[Collected data]
$ cat src/common/utr_pkg.sv
/*
 upstream time-of-flight result register constants: offsets, widths, reset value.
 assumes one 16-bit register word per address on the register port.
*/
// Summary of operation
// - result registers are read-only and volatile; host writes are ignored
// - power-on reset clears every result register to zero
// - wave ratio: upper byte t1/t2, lower byte t2/ideal, 1.7 unsigned fixed point
// - ideal width is half the configured upstream launch period, computed by engine
// - first hit whole periods: 15-bit count of 4 MHz periods, max 7FFFh
// - first hit sub period: 16-bit fraction of one 4 MHz period
// - second hit uses integer then fraction registers in same formats
package utr_pkg;
	localparam int          ADDR_W            = 8;
	localparam int          DATA_W            = 16;
	localparam int          INT_W             = 15;
	localparam int          RATIO_W           = 8;
	localparam logic [7:0]  OFS_WAVE_RATIO    = 8'hc4;
	localparam logic [7:0]  OFS_HIT1_INT      = 8'hc5;
	localparam logic [7:0]  OFS_HIT1_FRAC     = 8'hc6;
	localparam logic [7:0]  OFS_HIT2_INT      = 8'hc7;
	localparam logic [7:0]  OFS_HIT2_FRAC     = 8'hc8;
	localparam logic [15:0] RESULT_RESET      = 16'h0000;
	localparam logic [15:0] UNMAPPED_READ     = 16'h0000;
endpackage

■ AIM OF THE EXERCISE: Each line from the top of the entries above through the line containing "register to zero" must be transcribed exactly, and no other line may appear.

■ WRITTEN RESPONSE:
$ cat src/common/utr_pkg.sv
/*
 upstream time-of-flight result register constants: offsets, widths, reset value.
 assumes one 16-bit register word per address on the register port.
*/
// Summary of operation
// - result registers are read-only and volatile; host writes are ignored
// - power-on reset clears every result register to zero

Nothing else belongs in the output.